You Move to a New State
The laws are different in each state regarding the execution of a will and requirements for same, as well as case law that applies to disputes over interpretations of will provisions. A trust that may be valid in one state may be voided or voidable in another state. A divorce may revoke a party's will automatically, or at least provisions that relate to a former spouse. It is important to have counsel in your state of residency with trusts and estates experience to assist in preparation or review of your existing will.
Tax Laws Changed
If federal estate tax laws or state inheritance laws change, provisions in a will may become obsolete or invalidated. Your will should reflect changes in tax legislation. Otherwise, your heirs and beneficiaries may be responsible for hefty tax burdens and consequences of your obsolete will or provisions. In some years, you could leave only half of your assets to a spouse without incurring federal estate taxes. In later years, you could leave a spouse with an unlimited amount of your estate without triggering any estate taxes or gift taxes. Your spouse's financial stability and security could vary significantly depending on the year a will was prepared or whether it was revisited and updated.

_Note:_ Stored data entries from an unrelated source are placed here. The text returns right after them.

Context: an optimization exercise on an open-source flow, tuned for small area and a short achievable clock period. The choices shown serve that exercise and are no tape-out recipe.
RTL that was checked went through simulation tests only; none was proved equivalent to the original.

Setup of job 104:
// iir_filter
module iir_filter (
	input  logic clk,
	input  logic rst,
	input  logic signed [14:0] data,
	input  logic data_en,
	input  logic wb_cyc,
	input  logic wb_stb,
	input  logic wb_we,
	input  logic [2:0] wb_adr,
	input  logic [31:0] wb_dat_i,
	output logic [31:0] wb_dat_o,
	output logic wb_ack,
	output logic signed [14:0] data_out,
	output logic data_out_en
);
For scale: roughly 510 flip-flops, ~110 I/O pins, ~31,000 µm² of cells after synthesis.
==> flow/config.mk <==
export PLATFORM = sky130hd
export DESIGN_NAME = iir_filter
export DESIGN_NICKNAME = iir_filter
export VERILOG_FILES = /design/flow/design.v
export SDC_FILE = /design/flow/constraint.sdc
export NUM_CORES = 4
export LEC_CHECK = 0
export ABC_AREA = 1
export CAP_MARGIN = 20
export CORE_MARGIN = 2
export CORE_UTILIZATION = 50
export CTS_CLUSTER_DIAMETER = 75
export CTS_CLUSTER_SIZE = 30
export SETUP_SLACK_MARGIN = 4.6
export SLEW_MARGIN = 20
==> flow/constraint.sdc <==
create_clock -name core_clock -period 8.0 [get_ports {clk}]
set_input_delay 1.6000 -clock core_clock [delete_from_list [all_inputs] [get_ports {clk}]]
set_output_delay 1.6000 -clock core_clock [all_outputs]
set_load 0.01 [all_outputs]
standard.sh (not shown) runs the stock make flow with config.mk's settings and CLKGATE_MAP_FILE= SYNTH_SCRIPT=/design/flow/synth_recipe.tcl, a recipe that flattens the netlist after the stock synthesis.
==> flow/flow/run.sh <==
#!/bin/bash
# The standard layout (standard.sh) with one placement option changed:
# the input and output ports are buffered with buf_2 cells instead of the
# cell buffer_ports picks by itself. The make output goes to standard.log;
# ORFS keeps each step's own log in orfs/logs.
set -o pipefail
export BUFFER_PORTS_ARGS="-buffer_cell sky130_fd_sc_hd__buf_2"
bash standard.sh finish > standard.log 2>&1
Setup changes, job 104 to job 101
--- a/flow/design.v
+++ b/flow/design.v
@@ -27,28 +27,40 @@
 	output logic [24:0] g_b0, g_b1, g_b2, g_b3, g_a1, g_a2, g_a3,
 	output logic [24:0] n_b0, n_b1, n_b2, n_b3, n_a1, n_a2, n_a3
 );
 	logic ack_q;
 	logic access;
 	logic [24:0] rd_q;
 	logic [24:0] rd_d;
+	logic wr_q;
+	logic [2:0] adr_q;
+	logic [24:0] dat_q;
 	assign access = wb_cyc && wb_stb && !ack_q;
 	assign wr = access && wb_we;
 	always_ff @(posedge clk or posedge rst) begin
-		if (rst) ack_q <= 1'b0;
-		else ack_q <= access;
+		if (rst) begin
+			ack_q <= 1'b0;
+			wr_q <= 1'b0;
+		end else begin
+			ack_q <= access;
+			wr_q <= wr;
+		end
+	end
+	always_ff @(posedge clk) begin
+		adr_q <= wb_adr;
+		dat_q <= wb_dat_i[24:0];
 	end
 	assign wb_ack = ack_q;
-	assign n_b0 = (wr && wb_adr == 3'd0) ? wb_dat_i[24:0] : g_b0;
-	assign n_b1 = (wr && wb_adr == 3'd1) ? wb_dat_i[24:0] : g_b1;
-	assign n_b2 = (wr && wb_adr == 3'd2) ? wb_dat_i[24:0] : g_b2;
-	assign n_b3 = (wr && wb_adr == 3'd3) ? wb_dat_i[24:0] : g_b3;
-	assign n_a1 = (wr && wb_adr == 3'd4) ? wb_dat_i[24:0] : g_a1;
-	assign n_a2 = (wr && wb_adr == 3'd5) ? wb_dat_i[24:0] : g_a2;
-	assign n_a3 = (wr && wb_adr == 3'd6) ? wb_dat_i[24:0] : g_a3;
+	assign n_b0 = (wr_q && adr_q == 3'd0) ? dat_q : g_b0;
+	assign n_b1 = (wr_q && adr_q == 3'd1) ? dat_q : g_b1;
+	assign n_b2 = (wr_q && adr_q == 3'd2) ? dat_q : g_b2;
+	assign n_b3 = (wr_q && adr_q == 3'd3) ? dat_q : g_b3;
+	assign n_a1 = (wr_q && adr_q == 3'd4) ? dat_q : g_a1;
+	assign n_a2 = (wr_q && adr_q == 3'd5) ? dat_q : g_a2;
+	assign n_a3 = (wr_q && adr_q == 3'd6) ? dat_q : g_a3;
 	always_ff @(posedge clk or posedge rst) begin
 		if (rst) begin
 			g_b0 <= iir_filter_pkg::rst_b0;
 			g_b1 <= iir_filter_pkg::rst_b1;
 			g_b2 <= iir_filter_pkg::rst_b2;
 			g_b3 <= iir_filter_pkg::rst_b3;
 			g_a1 <= iir_filter_pkg::rst_a1;
@@ -1520,25 +1532,23 @@
 			if (start) samp <= data_en;
 			oen_q <= s[1] && samp;
 		end
 	end
 	logic [20:0] ga, gb;
 	logic [14:0] wb;
 	always_ff @(posedge clk) begin
-		begin
-			if (start) ga <= n_b0[20:0];
-			else if (s[0]) ga <= g_a1[20:0];
-			else if (s[1]) ga <= g_b1[20:0];
-			else ga <= '0;
-			if (start) gb <= n_a2[20:0];
-			else if (s[0]) gb <= g_a3[20:0];
-			else if (s[1]) gb <= g_b2[20:0];
-			else if (s[2]) gb <= g_b3[20:0];
-			else gb <= '0;
-		end
+		if (s[0]) ga <= n_a1[20:0];
+		else if (s[1]) ga <= n_b1[20:0];
+		else if (s[2]) ga <= '0;
+		else ga <= n_b0[20:0];
+		if (wr) gb <= (wb_adr == 3'd5) ? wb_dat_i[20:0] : n_a2[20:0];
+		else if (s[0]) gb <= n_a3[20:0];
+		else if (s[1]) gb <= n_b2[20:0];
+		else if (s[2]) gb <= n_b3[20:0];
+		else gb <= n_a2[20:0];
 	end
 	always_ff @(posedge clk) begin
 		if (data_en) wb <= w1;
 		else if ((s[0] || s[2]) && !wr) wb <= w3;
 		else wb <= w2;
 	end
 	logic [14:0] ha_0, ha_1, ha_2;
Results
In the tables for job 104 and job 101, worst hold slack reads lower with job 104.
Between job 101 and job 104, it is job 101 whose count of inverters other than clock inverters in the layout is lower, by 94.
Sort job 104 and job 101 by total area of sequential cells asc -> top: job 104
Going from job 104 to job 101, the die area was enlarged.


Another version of the RTL of iir_filter (not shown whole).
Size in the first run: ~410 flip-flops, ~110 I/O pins, ~0.030 mm2 of cells after synthesis.
// iir_filter
module iir_filter (
	input  logic clk,
	input  logic rst,
	input  logic signed [14:0] data,
	input  logic data_en,
	input  logic wb_cyc,
	input  logic wb_stb,
	input  logic wb_we,
	input  logic [2:0] wb_adr,
	input  logic [31:0] wb_dat_i,
	output logic [31:0] wb_dat_o,
	output logic wb_ack,
	output logic signed [14:0] data_out,
	output logic data_out_en
);
==> module coefficient_regs, before the edit <==
module coefficient_regs (
	input  logic clk,
	input  logic rst,
	input  logic wb_cyc,
	input  logic wb_stb,
	input  logic wb_we,
	input  logic [2:0] wb_adr,
	input  logic [31:0] wb_dat_i,
	output logic [31:0] wb_dat_o,
	output logic wb_ack,
	output logic wr,
	output logic [24:0] g_b0, g_b1, g_b2, g_b3, g_a1, g_a2, g_a3,
	output logic [24:0] n_b0, n_b1, n_b2, n_b3, n_a1, n_a2, n_a3
);
	logic ack_q;
	logic access;
	logic [24:0] rd_d;
	assign access = wb_cyc && wb_stb && !ack_q;
	assign wr = access && wb_we;
	always_ff @(posedge clk or posedge rst) begin
		if (rst) ack_q <= 1'b0;
		else ack_q <= access;
	end
	assign wb_ack = ack_q;
	assign n_b0 = (wr && wb_adr == 3'd0) ? wb_dat_i[24:0] : g_b0;
	assign n_b1 = (wr && wb_adr == 3'd1) ? wb_dat_i[24:0] : g_b1;
	assign n_b2 = (wr && wb_adr == 3'd2) ? wb_dat_i[24:0] : g_b2;
	assign n_b3 = (wr && wb_adr == 3'd3) ? wb_dat_i[24:0] : g_b3;
	assign n_a1 = (wr && wb_adr == 3'd4) ? wb_dat_i[24:0] : g_a1;
	assign n_a2 = (wr && wb_adr == 3'd5) ? wb_dat_i[24:0] : g_a2;
	assign n_a3 = (wr && wb_adr == 3'd6) ? wb_dat_i[24:0] : g_a3;
	always_ff @(posedge clk or posedge rst) begin
		if (rst) begin
			g_b0 <= iir_filter_pkg::rst_b0;
			g_b1 <= iir_filter_pkg::rst_b1;
			g_b2 <= iir_filter_pkg::rst_b2;
			g_b3 <= iir_filter_pkg::rst_b3;
			g_a1 <= iir_filter_pkg::rst_a1;
			g_a2 <= iir_filter_pkg::rst_a2;
			g_a3 <= iir_filter_pkg::rst_a3;
		end else begin
			g_b0 <= n_b0;
			g_b1 <= n_b1;
			g_b2 <= n_b2;
			g_b3 <= n_b3;
			g_a1 <= n_a1;
			g_a2 <= n_a2;
			g_a3 <= n_a3;
		end
	end
	logic [2:0] adr_q;
	always_ff @(posedge clk) begin
		adr_q <= wb_adr;
	end
	always_comb begin
		case (adr_q)
			3'd0: rd_d = g_b0;
			3'd1: rd_d = g_b1;
			3'd2: rd_d = g_b2;
			3'd3: rd_d = g_b3;
			3'd4: rd_d = g_a1;
			3'd5: rd_d = g_a2;
			3'd6: rd_d = g_a3;
			default: rd_d = '0;
		endcase
	end
	assign wb_dat_o = {{7{rd_d[24]}}, rd_d};
endmodule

Whether you get married for the first time or a subsequent time, you still must revisit your will. You have to specify what you want your spouse to receive if you want your spouse to receive more than the share determined by the government in instances when there is no will. Otherwise, the rules of intestate succession will govern, and your spouse will get less of your estate and the government will get more in taxes. Usually, the government determines that a spouse will receive no more than one-half or one-third of your estate, barring a specific gift to the contrary.
In some jurisdictions, divorce revokes part or all of a party's will automatically. It is best to remove mention of your former spouse and to update your beneficiary designations. You may want to revise your trusts, so that an ex-spouse is skipped in favor of benefiting children.
You Have Children
Once you have a child, you should amend your will to include the name of the guardian you designate for the child. You need to designate a back-up guardian. If you want your child to share in your estate, you also need to include the child in your gifts and devises in the will.

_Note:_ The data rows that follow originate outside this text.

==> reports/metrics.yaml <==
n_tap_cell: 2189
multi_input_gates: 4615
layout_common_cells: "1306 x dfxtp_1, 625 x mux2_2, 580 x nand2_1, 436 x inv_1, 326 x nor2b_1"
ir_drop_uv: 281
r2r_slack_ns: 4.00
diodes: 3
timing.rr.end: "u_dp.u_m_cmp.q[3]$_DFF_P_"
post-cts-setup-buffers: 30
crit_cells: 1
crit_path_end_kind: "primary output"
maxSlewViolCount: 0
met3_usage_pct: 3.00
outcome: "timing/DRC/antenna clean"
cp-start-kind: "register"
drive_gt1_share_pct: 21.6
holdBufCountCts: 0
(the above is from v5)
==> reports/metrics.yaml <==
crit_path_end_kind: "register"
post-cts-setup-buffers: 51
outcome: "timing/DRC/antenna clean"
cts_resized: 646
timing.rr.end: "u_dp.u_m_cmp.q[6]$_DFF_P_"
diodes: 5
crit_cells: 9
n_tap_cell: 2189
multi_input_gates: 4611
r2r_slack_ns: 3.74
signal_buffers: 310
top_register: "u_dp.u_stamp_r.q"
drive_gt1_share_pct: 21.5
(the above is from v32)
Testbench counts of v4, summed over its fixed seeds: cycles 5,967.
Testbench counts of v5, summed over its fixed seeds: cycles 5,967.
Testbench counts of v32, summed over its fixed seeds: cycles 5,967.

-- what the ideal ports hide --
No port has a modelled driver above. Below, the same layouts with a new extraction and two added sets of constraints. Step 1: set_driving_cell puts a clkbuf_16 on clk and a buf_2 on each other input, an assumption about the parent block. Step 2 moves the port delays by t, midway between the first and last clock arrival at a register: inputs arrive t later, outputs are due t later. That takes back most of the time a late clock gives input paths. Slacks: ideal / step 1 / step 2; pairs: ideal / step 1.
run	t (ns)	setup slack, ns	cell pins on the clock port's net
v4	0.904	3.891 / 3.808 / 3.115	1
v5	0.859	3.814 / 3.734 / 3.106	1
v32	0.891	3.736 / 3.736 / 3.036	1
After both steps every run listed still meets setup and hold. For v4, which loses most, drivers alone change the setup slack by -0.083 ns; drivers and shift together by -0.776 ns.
From an optimization exercise on the open Yosys and OpenROAD flow, aimed at small area, a short achievable clock period and few clock cycles; shortcuts taken in it are not production practice. At most, simulation tests tie the RTL to the original design; equivalence was not proved. Power is estimated from default activity; no workload was simulated.

Design motion_command_text_parser_top, start of the top module:
module motion_command_text_parser_top
(
    input  logic          clk,
    input  logic          rst_n,
    input  logic          cmd_valid,
    output logic          cmd_ready,
    input  logic [7:0]    cmd_ch,
    output logic          rec_valid,
    input  logic          rec_ready,
    output logic [2:0]    rec_record_index,
    output logic [31:0]   rec_joint_angle,
    output logic [31:0]   rec_start_reload,
    output logic [31:0]   rec_target_reload,
    output logic [31:0]   rec_duration_ms,
    output logic          rec_accepted,
    output logic          rec_last_record
);
make LEC_CHECK=0 CAP_MARGIN=20 CORE_MARGIN=2 CORE_UTILIZATION=40 SLEW_MARGIN=20 finish   # period 18.0 ns
run.sh (not shown) runs the stock make flow with config.mk's settings and CLKGATE_MAP_FILE= SYNTH_SCRIPT=/design/flow/synth_recipe.tcl, a recipe that flattens the netlist after the stock synthesis.
The first run completed without violations.
Testbench counts at the start, summed over its fixed seeds: cycles 74,613.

You Are Close to Retirement
As you age, you may desire to revise some will provisions. You may decide to use a durable power of attorney that designates someone to make health care determinations. You may want one of your children to act on your part if you are not competent to make legal and/or healthcare decisions.
You Sold a Major Asset
If you sold your home or business, you need to make sure the asset or proceeds are appropriately mentioned and included in the will. You do not want to gift the house to a family member in the will when you have sold it, and then create a situation where one family member receives nothing and others receive a disproportionate share of your estate, unintentionally. This is true for gifts to children who are siblings.